Illness and Disability Narratives (3 credits) - Spring 2024
The experience of illness and disability is both intimately personal and reflective of larger social, political, and cultural realities. To effectively work in direct patient care or in broader scholarly or organizational arenas, a health advocate must be able to interpret and understand personal, communal, and institutional narratives. This course will introduce students to written, oral, and visual narratives of illness and disability, narrative and cultural theory, methods for critical analysis of illness narratives, and media studies. Students will write their own illness or disability narratives during the course session, exploring issues such as selfhood, perspective and memory, representation, identity, family dynamics in healthcare and decision-making, and caregiving. Through in-depth analysis of the assigned texts, online discussions, student-led facilitation, in-person group work, and student presentations, this course will build a creative space of critical, self-reflective discourse. Finally, students will elicit, transcribe, and interpret the oral narrative of an individual with a chronic illness or disability.

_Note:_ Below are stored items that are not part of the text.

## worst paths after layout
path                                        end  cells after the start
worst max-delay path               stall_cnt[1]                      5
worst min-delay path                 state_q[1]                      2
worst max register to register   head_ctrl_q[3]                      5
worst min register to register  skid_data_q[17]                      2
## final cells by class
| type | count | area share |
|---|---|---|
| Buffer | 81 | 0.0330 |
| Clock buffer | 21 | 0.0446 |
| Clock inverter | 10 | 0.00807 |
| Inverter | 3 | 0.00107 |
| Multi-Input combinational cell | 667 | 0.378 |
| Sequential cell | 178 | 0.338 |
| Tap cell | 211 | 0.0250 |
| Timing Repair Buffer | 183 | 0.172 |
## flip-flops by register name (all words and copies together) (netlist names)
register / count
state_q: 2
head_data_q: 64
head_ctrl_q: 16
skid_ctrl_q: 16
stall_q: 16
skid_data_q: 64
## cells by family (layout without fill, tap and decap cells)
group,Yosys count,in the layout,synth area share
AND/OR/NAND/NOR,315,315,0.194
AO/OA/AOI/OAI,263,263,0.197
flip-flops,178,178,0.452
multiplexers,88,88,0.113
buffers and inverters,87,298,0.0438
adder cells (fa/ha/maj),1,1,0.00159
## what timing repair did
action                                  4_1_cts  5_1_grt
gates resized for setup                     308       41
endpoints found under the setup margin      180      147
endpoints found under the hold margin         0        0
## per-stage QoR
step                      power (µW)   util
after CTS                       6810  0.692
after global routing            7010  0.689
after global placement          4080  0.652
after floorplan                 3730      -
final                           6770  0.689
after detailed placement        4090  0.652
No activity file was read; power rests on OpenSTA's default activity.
--- config.mk ---
export PLATFORM = sky130hd
export DESIGN_NAME = prep_ok_collect_ctrl
export DESIGN_NICKNAME = d
export VERILOG_FILES = /design/src/rtl/prep_ok_collect_ctrl.sv
export SDC_FILE = /design/constraint.sdc
export NUM_CORES = 2
export LEC_CHECK = 0
export CAP_MARGIN = 25
export CORE_MARGIN = 5
export CORE_UTILIZATION = 58
export DETAILED_ROUTE_END_ITERATION = 16
export PLACE_DENSITY_LB_ADDON = 0.3
export SYNTH_ARGS = -nofsm -noshare
export SYNTH_HDL_FRONTEND = slang
export SYNTH_SLANG_ARGS = --single-unit
--- constraint.sdc ---
create_clock -name clk -period 5.7 [get_ports clk]
set_clock_uncertainty 0.1 [all_clocks]
set_input_delay 0.855 -clock clk [delete_from_list [all_inputs] [get_ports clk]]
set_output_delay 0.855 -clock clk [all_outputs]
set_load 0.01 [all_outputs]
--- src/rtl/prep_ok_collect_ctrl.sv ---
// prep_ok_collect_ctrl
// Primary-side quorum collector for Viewstamped Replication. Consumes
// PREPARE_OK metadata from the message manager, keeps the highest op number
// acknowledged by each replica, and advances the commit number one op at a
// time whenever enough distinct backups have acknowledged beyond it. One
// commit notification is emitted per committed op.
//
// Ports:
//   clk, rst                   clock, synchronous active-high reset
//   manage_prep_ok_msg_val/_*  PREPARE_OK metadata (view, op, sender)
//   prep_ok_manage_msg_rdy     metadata accepted (READY only)
//   vr_state_cur_view/op_num   primary's current view / highest prepared op
//   init_commit_val/_num       one-cycle commit-number reload (view change)
//   commit_val/op_num/rdy      commit notification handshake
//   commit_num                 current commit number
//   drop_cnt                   saturating count of discarded messages
//   collect_engine_rdy         high while in READY
module prep_ok_collect_ctrl #(
    parameter int NUM_REPLICAS = 5,
    parameter int REPLICA_W    = 3,
    parameter int SELF_IDX     = 0,
    parameter int QUORUM_ACKS  = 2,
    parameter int VIEW_W       = 64,
    parameter int OP_W         = 64
) (
    input  logic                 clk,
    input  logic                 rst,
    input  logic                 manage_prep_ok_msg_val,
    output logic                 prep_ok_manage_msg_rdy,
    input  logic [VIEW_W-1:0]    manage_prep_ok_view,
    input  logic [OP_W-1:0]      manage_prep_ok_op_num,
    input  logic [REPLICA_W-1:0] manage_prep_ok_replica,
    input  logic [VIEW_W-1:0]    vr_state_cur_view,
    input  logic [OP_W-1:0]      vr_state_op_num,
    input  logic                 init_commit_val,
    input  logic [OP_W-1:0]      init_commit_num,
    output logic                 commit_val,
    output logic [OP_W-1:0]      commit_op_num,
    input  logic                 commit_rdy,
    output logic [OP_W-1:0]      commit_num,
    output logic [15:0]          drop_cnt,
    output logic                 collect_engine_rdy
);

    typedef enum logic [1:0] {
        ST_READY  = 2'd0,
        ST_UPDATE = 2'd1,
        ST_CHECK  = 2'd2,
        ST_EMIT   = 2'd3
    } state_e;

    // Counter is wide enough for up to 8 replicas.
    localparam int CNT_W = 4;
    localparam logic [CNT_W-1:0]     QUORUM_C  = CNT_W'(QUORUM_ACKS);
    // One extra bit so NUM_REPLICAS == 2**REPLICA_W is representable.
    localparam logic [REPLICA_W:0]   NUM_REP_C = (REPLICA_W + 1)'(NUM_REPLICAS);
    localparam logic [REPLICA_W-1:0] SELF_C    = REPLICA_W'(SELF_IDX);

    state_e                 state_q, state_d;
    logic [OP_W-1:0]        ack_op_q [NUM_REPLICAS];
    logic [OP_W-1:0]        ack_op_d [NUM_REPLICAS];
    logic [OP_W-1:0]        commit_num_q, commit_num_d;
    logic [15:0]            drop_cnt_q, drop_cnt_d;
    logic [VIEW_W-1:0]      msg_view_q, msg_view_d;
    logic [OP_W-1:0]        msg_op_q, msg_op_d;
    logic [REPLICA_W-1:0]   msg_rep_q, msg_rep_d;

    logic                   drop_s;
    logic [CNT_W-1:0]       ack_cnt_s;
    logic                   quorum_s;

    // Latched message is invalid for this primary (wrong view, bad sender,
    // our own ack, or an op we never prepared).
    assign drop_s = (msg_view_q != vr_state_cur_view)
                  | ({1'b0, msg_rep_q} >= NUM_REP_C)
                  | (msg_rep_q == SELF_C)
                  | (msg_op_q > vr_state_op_num);

    // Count replicas whose acknowledged op lies beyond the commit point.
    always_comb begin
        ack_cnt_s = {CNT_W{1'b0}};
        for (int r = 0; r < NUM_REPLICAS; r++) begin
            if (ack_op_q[r] > commit_num_q) begin
                ack_cnt_s = ack_cnt_s + 4'd1;
            end else begin
                ack_cnt_s = ack_cnt_s;
            end
        end
    end

    // The next op may commit only if quorum covers it and it was prepared.
    assign quorum_s = (ack_cnt_s >= QUORUM_C) && (commit_num_q < vr_state_op_num);

    // State register and datapath registers.
    always_ff @(posedge clk) begin
        if (rst) begin
            state_q      <= ST_READY;
            commit_num_q <= {OP_W{1'b0}};
            drop_cnt_q   <= 16'd0;
            msg_view_q   <= {VIEW_W{1'b0}};
            msg_op_q     <= {OP_W{1'b0}};
            msg_rep_q    <= {REPLICA_W{1'b0}};
            for (int r = 0; r < NUM_REPLICAS; r++) begin
                ack_op_q[r] <= {OP_W{1'b0}};
            end
        end else begin
            state_q      <= state_d;
            commit_num_q <= commit_num_d;
            drop_cnt_q   <= drop_cnt_d;
            msg_view_q   <= msg_view_d;
            msg_op_q     <= msg_op_d;
            msg_rep_q    <= msg_rep_d;
            for (int r = 0; r < NUM_REPLICAS; r++) begin
                ack_op_q[r] <= ack_op_d[r];
            end
        end
    end

    // Next-state logic; a reload pulse always returns to READY.
    always_comb begin
        state_d = state_q;
        if (init_commit_val) begin
            state_d = ST_READY;
        end else begin
            case (state_q)
                ST_READY: begin
                    if (manage_prep_ok_msg_val) begin
                        state_d = ST_UPDATE;
                    end else begin
                        state_d = ST_READY;
                    end
                end
                ST_UPDATE: state_d = ST_CHECK;
                ST_CHECK: begin
                    if (quorum_s) begin
                        state_d = ST_EMIT;
                    end else begin
                        state_d = ST_READY;
                    end
                end
                ST_EMIT: begin
                    if (commit_rdy) begin
                        state_d = ST_CHECK;
                    end else begin
                        state_d = ST_EMIT;
                    end
                end
                default: state_d = ST_READY;
            endcase
        end
    end

    // Datapath next values: latch, ack update, drop count, commit advance.
    always_comb begin
        commit_num_d = commit_num_q;
        drop_cnt_d   = drop_cnt_q;
        msg_view_d   = msg_view_q;
        msg_op_d     = msg_op_q;
        msg_rep_d    = msg_rep_q;
        for (int r = 0; r < NUM_REPLICAS; r++) begin
            ack_op_d[r] = ack_op_q[r];
        end
        if (init_commit_val) begin
            // Every replica is treated as having acked up to the loaded point,
            // so only acks strictly beyond it can form a new quorum.
            commit_num_d = init_commit_num;
            for (int r = 0; r < NUM_REPLICAS; r++) begin
                ack_op_d[r] = init_commit_num;
            end
        end else begin
            case (state_q)
                ST_READY: begin
                    if (manage_prep_ok_msg_val) begin
                        msg_view_d = manage_prep_ok_view;
                        msg_op_d   = manage_prep_ok_op_num;
                        msg_rep_d  = manage_prep_ok_replica;
                    end else begin
                        msg_view_d = msg_view_q;
                    end
                end
                ST_UPDATE: begin
                    if (drop_s) begin
                        if (drop_cnt_q != 16'hFFFF) begin
                            drop_cnt_d = drop_cnt_q + 16'd1;
                        end else begin
                            drop_cnt_d = drop_cnt_q;
                        end
                    end else begin
                        // Monotonic max: stale or duplicate acks leave it alone.
                        for (int r = 0; r < NUM_REPLICAS; r++) begin
                            if ((msg_rep_q == REPLICA_W'(r)) && (msg_op_q > ack_op_q[r])) begin
                                ack_op_d[r] = msg_op_q;
                            end else begin
                                ack_op_d[r] = ack_op_q[r];
                            end
                        end
                    end
                end
                ST_EMIT: begin
                    if (commit_rdy) begin
                        commit_num_d = commit_num_q + OP_W'(1);
                    end else begin
                        commit_num_d = commit_num_q;
                    end
                end
                default: commit_num_d = commit_num_q;
            endcase
        end
    end

    // Handshake outputs; the reload pulse masks them in its own cycle.
    always_comb begin
        prep_ok_manage_msg_rdy = (state_q == ST_READY) && !init_commit_val;
        collect_engine_rdy     = (state_q == ST_READY);
        commit_val             = (state_q == ST_EMIT) && !init_commit_val;
    end

    assign commit_op_num = commit_num_q + OP_W'(1);
    assign commit_num    = commit_num_q;
    assign drop_cnt      = drop_cnt_q;

endmodule
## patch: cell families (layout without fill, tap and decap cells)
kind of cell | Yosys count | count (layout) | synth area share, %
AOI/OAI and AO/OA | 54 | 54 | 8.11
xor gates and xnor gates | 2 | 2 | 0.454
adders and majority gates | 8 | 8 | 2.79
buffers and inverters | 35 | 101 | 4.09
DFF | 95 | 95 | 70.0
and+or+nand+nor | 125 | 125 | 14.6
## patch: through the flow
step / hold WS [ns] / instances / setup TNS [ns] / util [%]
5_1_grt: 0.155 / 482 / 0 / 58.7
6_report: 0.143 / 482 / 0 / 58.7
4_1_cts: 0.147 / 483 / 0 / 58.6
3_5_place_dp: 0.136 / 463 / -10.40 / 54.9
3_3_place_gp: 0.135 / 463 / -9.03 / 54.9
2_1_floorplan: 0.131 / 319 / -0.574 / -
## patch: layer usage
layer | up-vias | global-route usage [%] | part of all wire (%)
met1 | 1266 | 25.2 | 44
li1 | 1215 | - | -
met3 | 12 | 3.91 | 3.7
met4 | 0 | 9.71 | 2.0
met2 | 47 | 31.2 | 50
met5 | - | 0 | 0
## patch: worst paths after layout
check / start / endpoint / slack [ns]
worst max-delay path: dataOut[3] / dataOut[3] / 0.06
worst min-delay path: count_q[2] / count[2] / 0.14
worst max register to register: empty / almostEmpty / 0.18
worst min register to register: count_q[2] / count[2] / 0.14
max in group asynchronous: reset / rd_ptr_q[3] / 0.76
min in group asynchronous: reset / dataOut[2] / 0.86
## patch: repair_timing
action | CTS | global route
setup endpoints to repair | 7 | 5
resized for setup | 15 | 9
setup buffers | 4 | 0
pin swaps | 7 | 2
## config.mk

```make
export PLATFORM = sky130hd
export DESIGN_NAME = conv_y_quant_fifo
export DESIGN_NICKNAME = d
export VERILOG_FILES = /design/src/rtl/conv_pkg.sv /design/src/rtl/conv_y_quant_fifo_sync_fifo.sv /design/src/rtl/conv_y_quant_fifo.sv
export SDC_FILE = /design/constraint.sdc
export NUM_CORES = 1
export LEC_CHECK = 0
export CAP_MARGIN = 30
export CORE_ASPECT_RATIO = 1.75
export CORE_MARGIN = 5
export CORE_UTILIZATION = 49
export CTS_CLUSTER_SIZE = 16
export DETAILED_ROUTE_END_ITERATION = 12
export HOLD_SLACK_MARGIN = 0.05
export PLACE_DENSITY = 0.79
export SYNTH_ARGS = -nofsm -noshare
export SYNTH_HDL_FRONTEND = slang
export SYNTH_SLANG_ARGS = --single-unit
```

## constraint.sdc

```tcl
create_clock -name clk -period 2.21 [get_ports clk]
set_input_delay 0.442 -clock clk [delete_from_list [all_inputs] [get_ports clk]]
set_output_delay 0.442 -clock clk [all_outputs]
set_load 0.02 [all_outputs]
```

Models of Advocacy: Theory and Practice II (3 credits) - Spring 2024
This course will focus on how health advocates can affect policy change by developing an advocacy campaign. Students will define a health policy or system problem, formulate a proposed solution, identify needed data and narratives to demonstrate the need for your proposed solution, and map the other stakeholders (allies and opponents) who must be engaged. Students will learn how to select the appropriate advocacy strategies to bring about the desired changes in health policy and/or systems and the range of tools and skills they can employ to pursue their chosen advocacy strategy. Students will understand the scope of factors to be considered in selecting the decision-makers who should be the target(s) of the campaign, such as local, state, or federal health officials or executives of hospitals.